`src/twe_regs.vh`:
```
`ifndef TWE_REGS_VH
`define TWE_REGS_VH

// Task trigger offsets
`define TWE_TASK_BEGIN_RX_OFF 12'h000
`define TWE_TASK_BEGIN_TX_OFF 12'h008
`define TWE_TASK_STOP_OFF 12'h014
`define TWE_TASK_SUSPEND_OFF 12'h01C
`define TWE_TASK_RESUME_OFF 12'h020

// Event flag offsets
`define TWE_EVT_STOPPED_OFF 12'h104
`define TWE_EVT_ERROR_OFF 12'h124
`define TWE_EVT_SUSPENDED_OFF 12'h148
`define TWE_EVT_RX_BEGUN_OFF 12'h14C
`define TWE_EVT_TX_BEGUN_OFF 12'h150
`define TWE_EVT_FINAL_RX_OFF 12'h15C
`define TWE_EVT_FINAL_TX_OFF 12'h160

// Channel route offsets
`define TWE_PUB_STOPPED_OFF 12'h184
`define TWE_PUB_ERROR_OFF 12'h1A4
`define TWE_PUB_SUSPENDED_OFF 12'h1C8
`define TWE_PUB_RX_BEGUN_OFF 12'h1CC
`define TWE_PUB_TX_BEGUN_OFF 12'h1D0
`define TWE_PUB_FINAL_RX_OFF 12'h1DC
`define TWE_PUB_FINAL_TX_OFF 12'h1E0

// Link, interrupt enable and status offsets
`define TWE_LINKS_OFF 12'h200
`define TWE_IRQ_ENABLE_MASK_OFF 12'h300
`define TWE_IRQ_ENABLE_SET_OFF 12'h304
`define TWE_IRQ_ENABLE_CLEAR_OFF 12'h308
`define TWE_STATUS_OFF 12'h400

// Channel route fields
`define TWE_PUB_CHANNEL_INDEX_LSB 0
`define TWE_PUB_CHANNEL_INDEX_W 4
`define TWE_PUB_EN_BIT 31

// Event-to-task link bit positions
`define TWE_LNK_TX_RX_BIT 7
`define TWE_LNK_TX_PAUSE_BIT 8
`define TWE_LNK_TX_HALT_BIT 9
`define TWE_LNK_RX_TX_BIT 10
`define TWE_LNK_RX_PAUSE_BIT 11
`define TWE_LNK_RX_HALT_BIT 12

// Interrupt enable bit positions per event
`define TWE_IE_STOPPED_BIT 1
`define TWE_IE_ERROR_BIT 9
`define TWE_IE_SUSPENDED_BIT 18
`define TWE_IE_RX_BEGUN_BIT 19
`define TWE_IE_TX_BEGUN_BIT 20
`define TWE_IE_FINAL_RX_BIT 23
`define TWE_IE_FINAL_TX_BIT 24

// Reset values
`define TWE_ZERO_RST 32'h00000000

`endif

```
`src/twe_event_ctrl.v`:
```
// The implementer's own choice: the plain strobed port.
`timescale 1ns/1ps
`include "twe_regs.vh"

// What this block does
// - Suspended flag after final byte; traffic halts
// - Flag at start of final receive byte
// - Flag at start of final transmit byte
// - Stopped event routed to chosen enabled channel
// - Other six events routed the same way
// - Final tx byte link triggers receive start
// - Final tx byte link triggers suspend
// - Final tx byte link triggers stop
// - Final rx byte link triggers transmit start
// - Final rx byte link triggers suspend
// - Final rx byte link triggers stop
// - One enable bit per event gates interrupt
// - Set-enable writes ones, reads current enables
// - Set-enable covers all seven events alike
// - Clear-enable writes ones off, reads enables
module twe_event_ctrl #(
  parameter AW = 12,
  parameter CH_W = 4,
  parameter NCH = 16
) (
  // Clock and reset
  input wire ref_clk,
  input wire nrst,
  // Register port
  input wire [AW-1:0] reg_addr,
  input wire [31:0] reg_wdata,
  input wire reg_wr,
  input wire reg_rd,
  output reg [31:0] reg_rdata,
  // Event pulses from the transfer engine
  input wire evt_stopped,
  input wire evt_error,
  input wire evt_suspended,
  input wire evt_rx_begun,
  input wire evt_tx_begun,
  input wire evt_final_rx_byte,
  input wire evt_final_tx_byte,
  // Task pulses from subscribed channels
  input wire sub_begin_rx,
  input wire sub_begin_tx,
  input wire sub_stop,
  input wire sub_suspend,
  input wire sub_resume,
  // Task pulses to the transfer engine
  output reg begin_receive_task,
  output reg begin_transmit_task,
  output reg stop_task,
  output reg suspend_task,
  output reg resume_task,
  // Status
  output reg traffic_halted,
  output reg irq,
  // Event channel requests
  output reg [NCH-1:0] chan_pulse
);

  localparam NEV = 7;

  // Event index order used throughout
  localparam EV_STOPPED = 0;
  localparam EV_ERROR = 1;
  localparam EV_SUSP = 2;
  localparam EV_RXB = 3;
  localparam EV_TXB = 4;
  localparam EV_FRX = 5;
  localparam EV_FTX = 6;

  // Event vector to enable-register layout
  function [31:0] ev_to_word;
    input [NEV-1:0] v;
    begin
      ev_to_word = `TWE_ZERO_RST;
      ev_to_word[`TWE_IE_STOPPED_BIT] = v[EV_STOPPED];
      ev_to_word[`TWE_IE_ERROR_BIT] = v[EV_ERROR];
      ev_to_word[`TWE_IE_SUSPENDED_BIT] = v[EV_SUSP];
      ev_to_word[`TWE_IE_RX_BEGUN_BIT] = v[EV_RXB];
      ev_to_word[`TWE_IE_TX_BEGUN_BIT] = v[EV_TXB];
      ev_to_word[`TWE_IE_FINAL_RX_BIT] = v[EV_FRX];
      ev_to_word[`TWE_IE_FINAL_TX_BIT] = v[EV_FTX];
    end
  endfunction

  // Enable-register layout back to event vector
  function [NEV-1:0] word_to_ev;
    input [31:0] w;
    begin
      word_to_ev = {w[`TWE_IE_FINAL_TX_BIT], w[`TWE_IE_FINAL_RX_BIT],
                    w[`TWE_IE_TX_BEGUN_BIT], w[`TWE_IE_RX_BEGUN_BIT],
                    w[`TWE_IE_SUSPENDED_BIT], w[`TWE_IE_ERROR_BIT],
                    w[`TWE_IE_STOPPED_BIT]};
    end
  endfunction

  // Offset of each event flag
  function [AW-1:0] evt_off;
    input integer i;
    begin
      case (i)
        EV_STOPPED: evt_off = `TWE_EVT_STOPPED_OFF;
        EV_ERROR: evt_off = `TWE_EVT_ERROR_OFF;
        EV_SUSP: evt_off = `TWE_EVT_SUSPENDED_OFF;
        EV_RXB: evt_off = `TWE_EVT_RX_BEGUN_OFF;
        EV_TXB: evt_off = `TWE_EVT_TX_BEGUN_OFF;
        EV_FRX: evt_off = `TWE_EVT_FINAL_RX_OFF;
        default: evt_off = `TWE_EVT_FINAL_TX_OFF;
      endcase
    end
  endfunction

  // Offset of each channel route
  function [AW-1:0] pub_off;
    input integer i;
    begin
      case (i)
        EV_STOPPED: pub_off = `TWE_PUB_STOPPED_OFF;
        EV_ERROR: pub_off = `TWE_PUB_ERROR_OFF;
        EV_SUSP: pub_off = `TWE_PUB_SUSPENDED_OFF;
        EV_RXB: pub_off = `TWE_PUB_RX_BEGUN_OFF;
        EV_TXB: pub_off = `TWE_PUB_TX_BEGUN_OFF;
        EV_FRX: pub_off = `TWE_PUB_FINAL_RX_OFF;
        default: pub_off = `TWE_PUB_FINAL_TX_OFF;
      endcase
    end
  endfunction

  // Task-trigger write: strobe, matching offset, bit 0 set
  // Bus fields passed in, so every caller stays sensitive to them
  function task_hit;
    input wr;
    input [AW-1:0] addr;
    input wd0;
    input [AW-1:0] off;
    begin
      task_hit = wr & (addr == off) & wd0;
    end
  endfunction

  reg [NEV-1:0] flag_r;
  reg [NEV-1:0] flag_nxt;
  reg [NEV-1:0] ie_r;
  reg [NEV-1:0] ie_nxt;
  reg [5:0] links_r;
  reg halted_nxt;
  wire [NEV-1:0] ev_in;
  wire [31:0] pub_word [0:NEV-1];
  wire [NCH-1:0] pub_req [0:NEV-1];
  reg [NCH-1:0] chan_nxt;
  reg [31:0] rd_nxt;
  wire lk_tx_rx;
  wire lk_tx_pause;
  wire lk_tx_halt;
  wire lk_rx_tx;
  wire lk_rx_pause;
  wire lk_rx_halt;
  wire go_rx;
  wire go_tx;
  wire go_stop;
  wire go_susp;
  wire go_resume;
  integer i;
  integer j;
  integer k;

  // final rx byte event taken at byte boundary
  // final tx byte event taken at byte boundary
  assign ev_in = {evt_final_tx_byte, evt_final_rx_byte, evt_tx_begun, evt_rx_begun,
                  evt_suspended, evt_error, evt_stopped};

  // one route unit per event, same layout
  // six more routes share that layout
  genvar g;
  generate
    for (g = 0; g < NEV; g = g + 1) begin : g_pub
      twe_pub_unit #(
        .CH_W(CH_W),
        .NCH(NCH)
      ) u_pub (
        .ref_clk(ref_clk),
        .nrst(nrst),
        .cfg_we(reg_wr & (reg_addr == pub_off(g))),
        .cfg_wdata(reg_wdata),
        .evt_pulse(ev_in[g]),
        .cfg_word(pub_word[g]),
        .chan_req(pub_req[g])
      );
    end
  endgenerate

  // Merge requests; two events on one channel give one pulse
  always @* begin
    chan_nxt = {NCH{1'b0}};
    for (i = 0; i < NEV; i = i + 1) begin
      chan_nxt = chan_nxt | pub_req[i];
    end
  end

  // Link bits in use
  assign lk_tx_rx = links_r[0];
  assign lk_tx_pause = links_r[1];
  assign lk_tx_halt = links_r[2];
  assign lk_rx_tx = links_r[3];
  assign lk_rx_pause = links_r[4];
  assign lk_rx_halt = links_r[5];

  // register, channel and link task sources merge into one pulse; resume has no link source
  assign go_rx = task_hit(reg_wr, reg_addr, reg_wdata[0], `TWE_TASK_BEGIN_RX_OFF) | sub_begin_rx |
                 (evt_final_tx_byte & lk_tx_rx);
  assign go_tx = task_hit(reg_wr, reg_addr, reg_wdata[0], `TWE_TASK_BEGIN_TX_OFF) | sub_begin_tx |
                 (evt_final_rx_byte & lk_rx_tx);
  assign go_stop = task_hit(reg_wr, reg_addr, reg_wdata[0], `TWE_TASK_STOP_OFF) | sub_stop |
                   (evt_final_tx_byte & lk_tx_halt) | (evt_final_rx_byte & lk_rx_halt);
  assign go_susp = task_hit(reg_wr, reg_addr, reg_wdata[0], `TWE_TASK_SUSPEND_OFF) | sub_suspend |
                   (evt_final_tx_byte & lk_tx_pause) | (evt_final_rx_byte & lk_rx_pause);
  assign go_resume = task_hit(reg_wr, reg_addr, reg_wdata[0], `TWE_TASK_RESUME_OFF) | sub_resume;

  // Flags and enables, next values
  always @* begin
    flag_nxt = flag_r;
    ie_nxt = ie_r;
    for (j = 0; j < NEV; j = j + 1) begin
      if (reg_wr && reg_addr == evt_off(j)) begin
        flag_nxt[j] = reg_wdata[0];
      end
    end
    // hardware set wins over a software clear
    flag_nxt = flag_nxt | ev_in;
    // plain enable register writes all bits
    if (reg_wr && reg_addr == `TWE_IRQ_ENABLE_MASK_OFF) begin
      ie_nxt = word_to_ev(reg_wdata);
    end
    // ones set enables, zeros leave them
    // same enable bits for every event
    if (reg_wr && reg_addr == `TWE_IRQ_ENABLE_SET_OFF) begin
      ie_nxt = ie_r | word_to_ev(reg_wdata);
    end
    if (reg_wr && reg_addr == `TWE_IRQ_ENABLE_CLEAR_OFF) begin
      ie_nxt = ie_r & ~word_to_ev(reg_wdata);
    end
  end

  // halted from suspended event until resume
  always @* begin
    halted_nxt = traffic_halted;
    if (go_resume) begin
      halted_nxt = 1'b0;
    end
    if (evt_suspended) begin
      halted_nxt = 1'b1;
    end
  end

  // State registers
  always @(posedge ref_clk or negedge nrst) begin
    if (!nrst) begin
      flag_r <= {NEV{1'b0}};
      ie_r <= {NEV{1'b0}};
      links_r <= 6'h00;
      traffic_halted <= 1'b0;
    end else begin
      flag_r <= flag_nxt;
      ie_r <= ie_nxt;
      traffic_halted <= halted_nxt;
      // link bits clear at reset, set by write
      if (reg_wr && reg_addr == `TWE_LINKS_OFF) begin
        links_r <= {reg_wdata[`TWE_LNK_RX_HALT_BIT], reg_wdata[`TWE_LNK_RX_PAUSE_BIT],
                    reg_wdata[`TWE_LNK_RX_TX_BIT], reg_wdata[`TWE_LNK_TX_HALT_BIT],
                    reg_wdata[`TWE_LNK_TX_PAUSE_BIT], reg_wdata[`TWE_LNK_TX_RX_BIT]};
      end
    end
  end

  // Task and channel pulses, one cycle after their cause
  always @(posedge ref_clk or negedge nrst) begin
    if (!nrst) begin
      begin_receive_task <= 1'b0;
      begin_transmit_task <= 1'b0;
      stop_task <= 1'b0;
      suspend_task <= 1'b0;
      resume_task <= 1'b0;
      chan_pulse <= {NCH{1'b0}};
    end else begin
      begin_receive_task <= go_rx;
      begin_transmit_task <= go_tx;
      // stop while halted is the caller's fault; passed on
      stop_task <= go_stop;
      suspend_task <= go_susp;
      resume_task <= go_resume;
      chan_pulse <= chan_nxt;
    end
  end

  // interrupt from flags that are also enabled
  always @(posedge ref_clk or negedge nrst) begin
    if (!nrst) begin
      irq <= 1'b0;
    end else begin
      irq <= |(flag_nxt & ie_nxt);
    end
  end

  // Read mux; unmapped and task offsets read zero
  always @* begin
    rd_nxt = `TWE_ZERO_RST;
    for (k = 0; k < NEV; k = k + 1) begin
      if (reg_addr == evt_off(k)) begin
        rd_nxt = {31'h00000000, flag_r[k]};
      end
      if (reg_addr == pub_off(k)) begin
        rd_nxt = pub_word[k];
      end
    end
    case (reg_addr)
      `TWE_LINKS_OFF: begin
        rd_nxt[`TWE_LNK_TX_RX_BIT] = links_r[0];
        rd_nxt[`TWE_LNK_TX_PAUSE_BIT] = links_r[1];
        rd_nxt[`TWE_LNK_TX_HALT_BIT] = links_r[2];
        rd_nxt[`TWE_LNK_RX_TX_BIT] = links_r[3];
        rd_nxt[`TWE_LNK_RX_PAUSE_BIT] = links_r[4];
        rd_nxt[`TWE_LNK_RX_HALT_BIT] = links_r[5];
      end
      `TWE_IRQ_ENABLE_MASK_OFF, `TWE_IRQ_ENABLE_SET_OFF, `TWE_IRQ_ENABLE_CLEAR_OFF: begin
        rd_nxt = ev_to_word(ie_r);
      end
      `TWE_STATUS_OFF: begin
        rd_nxt = {30'h00000000, irq, traffic_halted};
      end
      default: begin
        rd_nxt = rd_nxt;
      end
    endcase
  end

  // Read data stand one cycle after the strobe, zero otherwise
  always @(posedge ref_clk or negedge nrst) begin
    if (!nrst) begin
      reg_rdata <= `TWE_ZERO_RST;
    end else if (reg_rd) begin
      reg_rdata <= rd_nxt;
    end else begin
      reg_rdata <= `TWE_ZERO_RST;
    end
  end

endmodule // twe_event_ctrl

```
`src/twe_pub_unit.v`:
```
`timescale 1ns/1ps
`include "twe_regs.vh"

module twe_pub_unit #(
  parameter CH_W = 4,
  parameter NCH = 16
) (
  // Clock and reset
  input wire ref_clk,
  input wire nrst,
  // Configuration write
  input wire cfg_we,
  input wire [31:0] cfg_wdata,
  // Event in
  input wire evt_pulse,
  // Configuration view and channel request
  output wire [31:0] cfg_word,
  output wire [NCH-1:0] chan_req
);

  reg [CH_W-1:0] channel_index_r;
  reg en_r;

  // Channel index and enable, both clear at reset
  always @(posedge ref_clk or negedge nrst) begin
    if (!nrst) begin
      channel_index_r <= {CH_W{1'b0}};
      en_r <= 1'b0;
    end else if (cfg_we) begin
      channel_index_r <= cfg_wdata[`TWE_PUB_CHANNEL_INDEX_LSB +: CH_W];
      en_r <= cfg_wdata[`TWE_PUB_EN_BIT];
    end
  end

  // Unused bits read back as zero
  assign cfg_word = {en_r, {(31-CH_W){1'b0}}, channel_index_r};

  // One-hot request on the chosen channel only while enabled
  genvar g;
  generate
    for (g = 0; g < NCH; g = g + 1) begin : g_ch
      assign chan_req[g] = evt_pulse & en_r & (channel_index_r == g);
    end
  endgenerate

endmodule // twe_pub_unit

```
`config.mk`:
```
export PLATFORM = sky130hd
export DESIGN_NAME = twe_event_ctrl
export DESIGN_NICKNAME = d
export VERILOG_FILES = /design/src/twe_event_ctrl.v /design/src/twe_pub_unit.v
export VERILOG_INCLUDE_DIRS = /design/src
export SDC_FILE = /design/constraint.sdc
export NUM_CORES = 1
export LEC_CHECK = 0
export BUFFER_PORTS_ARGS = -buffer_cell sky130_fd_sc_hd__buf_2
export CORE_MARGIN = 1
export CORE_UTILIZATION = 51
export CTS_BUF_LIST = sky130_fd_sc_hd__clkbuf_4 sky130_fd_sc_hd__clkbuf_8
export CTS_CLUSTER_DIAMETER = 80
export DETAILED_ROUTE_END_ITERATION = 6
export PLACE_DENSITY = 0.91
export SLEW_MARGIN = 15
export SYNTH_ARGS = -nofsm -noshare
export SYNTH_HDL_FRONTEND = slang
export SYNTH_SLANG_ARGS = --single-unit
```
`constraint.sdc`:
```
create_clock -name ref_clk -period 1.5 [get_ports ref_clk]
set_input_delay 0 -clock ref_clk [delete_from_list [all_inputs] [get_ports ref_clk]]
set_output_delay 0 -clock ref_clk [all_outputs]
set_load 0.01 [all_outputs]
```
==> key figures, run 1 <==
Status
  • Status: complete, but fails checks
  • Violated checks: negative setup slack

Yosys
  • Main synth FF type: dfrtp_1
  • Syn Std Cell Area: 5290 um^2
  • Synth cell count leaders: dfrtp_1, nand2_1, nor2_1, mux2_2, a21oi_1
  • Synth Area in XOR/XNOR: 0%
  • Simple-gate share of the synthesized area: between 20 and 25%
  • Largest family of logic cells by synthesized area: simple AND/OR/NAND/NOR gates
  • EDFF count, synth: 0
  • Yosys top cell by area: dfrtp_1
  • Number of synthesized register bits: 94
  • Most instantiated library cell after synthesis: dfrtp_1
  • Post-Synth Adder-Cell Area: 0%
  • Mux contribution to synthesized area: 9.04%
  • Synth cell types: 72
  • Share of the synthesized area in the top cell type: about 45%
  • Synthesized area per cell: 9.73 um^2
  • Fraction of registers with async set/reset: 100%
  • Yosys warns: 0
  • Synth area leaders: dfrtp_1, mux2_2, nand2_1
  • Sequential-to-total area share from yosys stat: 44.5%
  • Post-Synthesis Cells: ~540
  • Synth Area in Compound Gates: 17.0%

Route
  • Initial DRC Count: 709
  • Remaining antenna violation count after routing: 0
  • First-pass DRT Iterations: 6
  • WL/cell: 23.3 um
  • Post-DR vias/cell: 6.53
  • Routed WL: between 20,000 and 25,000 um
  • DRC: 0
  • Via count: 5,684

Die
  • Die W: 104 um
  • Site Rows: 36
  • Core Region: 9910 um^2
  • Boundary pin count: 115
  • Die area: 10,800 um^2
  • Die Height: between 100 and 150 um
  • Starting Density: 53.3%

Power and ir drop
  • Clock power frac: between 30% and 40%
  • Leak: roughly 3.3 nW
  • Power Dens Cells: 670 nW/um^2
  • Switching Fraction: 27.9%
  • P_int: 3.42 mW
  • Reg power frac: 54.0%
  • Comb power frac: a little under an eighth
  • VDD IR max: 576 uV
  • P_sw: around 1.3 mW

Placement
  • Placed Cells: approximately 820
  • Placer Congestion: 1.02
  • Port buffer count: a little over 80
  • Hpwl dp: approximately 15,000 um

Setup path
  • CP max FO: 2
  • Critical Path RT: approximately 1.8 ns
  • Crit. End Element: register
  • Delay of the slowest critical-path stage: approximately 0.40 ns
  • Slowest CP cell: dfrtp_1
  • Arr. time, crit path: 1.79 ns
  • WS Path Type: reg2reg
  • CP bufs+invs: 0
  • CP top delay family: compound AO/OA/AOI/OAI gates
  • Crit-path cells: mux2i_1 -> o21ai_2 -> a32oi_1 -> o2bb2ai_2 -> a221oi_2 -> a2111oi_2
  • Startpoint types: register

STA
  • Layout Skew: 0.0169 ns
  • Final hold viol count: 0
  • Final Slew Violations: 0
  • Minimum clock period: 1.54 ns
  • Setup WS post-layout: -0.0364 ns
  • FMAX: around 650 MHz
  • Final period utilization: 102%
  • Fin Hold WS: 0.0282 ns
  • RSZ-0062 raised after global routing: true
  • Worst Tran Pin Value: 0.563 ns
  • TNS Setup: -0.0703 ns
  • Final setup fails: 3
  • Slew headroom: 62.5%

Clocking
  • H-tree levels: 3
  • Clk root buf: clkbuf_8
  • Worst-path clk slew: 0.10 ns
  • Clk_lat worst skew: between 0.3 and 0.4 ns
  • TritonCTS clock tree: done
  • Clock buffer depth: 2
  • Clk sinks: 94
  • TritonCTS Buffers: 9

Global routing
  • Total GRT Usage: about two fifths
  • Number of antenna violations at the first check in global routing: 0
  • Global-route wire length before repair: 31,100 um
  • Total grt overflow: 0
  • Vias in the first global route: 5,521
  • Largest net degree at the start of global routing: 37

Layout
  • Antenna Cells: 0
  • Area delta synth->final: 34.0%
  • Core Util, Final: 71.5%
  • Share of cells above drive strength 1: a little under two fifths
  • Final std cells w/o fill: 871
  • Nets: between 700 and 800

Flow run
  • Total of max-cap violations: 0

Min path
  • Hold WC Path Type: in2reg
[cell type report]
type                    instances  area (um^2)
inverters                       6         22.5
clock buffers                  10          131
fillers                       719         2830
multi-input cells             418         2900
repair buffers                204         1450
flip-flops and latches         94         2360
clock inverters                 6         55.1
well taps                     133          166
[timing repair]
action | in CTS | in global routing
resized for setup | 4 | 32
buffers inserted | 1 | 6
hold buffers | 26 | 0
endpoints found under the setup margin | 1 | 22
pin swaps | 4 | 17
endpoints found under the hold margin | 130 | 0
[stage by stage]
step                      instance area (um^2)  setup slack (ns)  power (mW)
after floorplan                           5450            -0.372        2.80
after global placement                    6460            -0.354        3.04
after detailed placement                  6460            -0.380        3.05
after CTS                                 6930           -0.0115        4.71
after global routing                      7080           -0.0747        4.90
final                                     7080           -0.0364        4.75
[cells by family (layout without fill, tap and decap cells)]
family	after synthesis	in the layout
flip-flops	94	94
AO/OA/AOI/OAI	126	126
AND/OR/NAND/NOR	233	233
multiplexers	43	43
other	1	16
buffers and inverters	46	226
[power by group through the flow]
stage | clock network, mW | logic [mW] | registers, mW
floorplan | 0 | 0.189 | 2.62
global placement | 0 | 0.423 | 2.61
detailed placement | 0 | 0.438 | 2.61
CTS | 1.65 | 0.493 | 2.56
global route | 1.76 | 0.567 | 2.57
finish | 1.65 | 0.536 | 2.56
[tightest hold or removal path, cell delays in order]
cell and delay [ns]:
buf_6 0.08, or4b_4 0.12, buf_6 0.10, o31ai_1 0.07
[final timing paths]
check                                 start                  end  slack (ns)  cells after the start
worst max-delay path              flag_r[0]         reg_rdata[0]       -0.04                      6
worst min-delay path            reg_addr[2]  begin_transmit_task        0.03                      4
worst max register to register    flag_r[0]         reg_rdata[0]       -0.04                      6
worst min register to register   links_r[4]        reg_rdata[11]        0.53                      1
max in group asynchronous              nrst       chan_pulse[14]        0.81                      3
min in group asynchronous              nrst              ie_r[3]        0.11                      2
[placed cells by master, fill, tap and decap left out, types with 9 or more instances in the layout]
cell type      Yosys  final
nor3_1            16     14
conb_1             1     16
clkbuf_8           0      9
o22ai_1           12     11
dlygate4sd3_1      0     26
a21oi_1           25     23
dfrtp_1           94     88
nand2_1           54     53
nor2b_1           11     11
nand4_1           15     15
o21ai_0           12     11
buf_2              3     78
a22oi_1           14     14
mux2_2            31     29
nand3_1           18     17
nand2b_1          15     14
nor2_1            42     39
buf_4             16     93
a221oi_1          13     11
[flip-flops by register name, summed over array words and instances (netlist names), 6 cells and up]
name / count
reg_rdata: 16
chan_pulse: 16
links_r: 6
g_pub.u_pub.channel_index_r: 28
flag_r: 7
ie_r: 7
g_pub.u_pub.en_r: 7
[layer usage]
metal / global-route usage [%] / vias to the layer above / wire length, um
li1: - / 2418 / -
met1: 52.7 / 2685 / 7780
met2: 55.9 / 486 / 8820
met3: 12.3 / 95 / 2820
met4: 14.1 / 0 / 829
met5: 0 / - / 0
Power figures use the tool's default switching activity.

| Assigned task |
Every line above from the line with "stage | clock" to the line with "worst max register", inclusive, must be returned exactly; no other line belongs in the reply.

| Exercise response |
stage | clock network, mW | logic [mW] | registers, mW
floorplan | 0 | 0.189 | 2.62
global placement | 0 | 0.423 | 2.61
detailed placement | 0 | 0.438 | 2.61
CTS | 1.65 | 0.493 | 2.56
global route | 1.76 | 0.567 | 2.57
finish | 1.65 | 0.536 | 2.56
[tightest hold or removal path, cell delays in order]
cell and delay [ns]:
buf_6 0.08, or4b_4 0.12, buf_6 0.10, o31ai_1 0.07
[final timing paths]
check                                 start                  end  slack (ns)  cells after the start
worst max-delay path              flag_r[0]         reg_rdata[0]       -0.04                      6
worst min-delay path            reg_addr[2]  begin_transmit_task        0.03                      4
worst max register to register    flag_r[0]         reg_rdata[0]       -0.04                      6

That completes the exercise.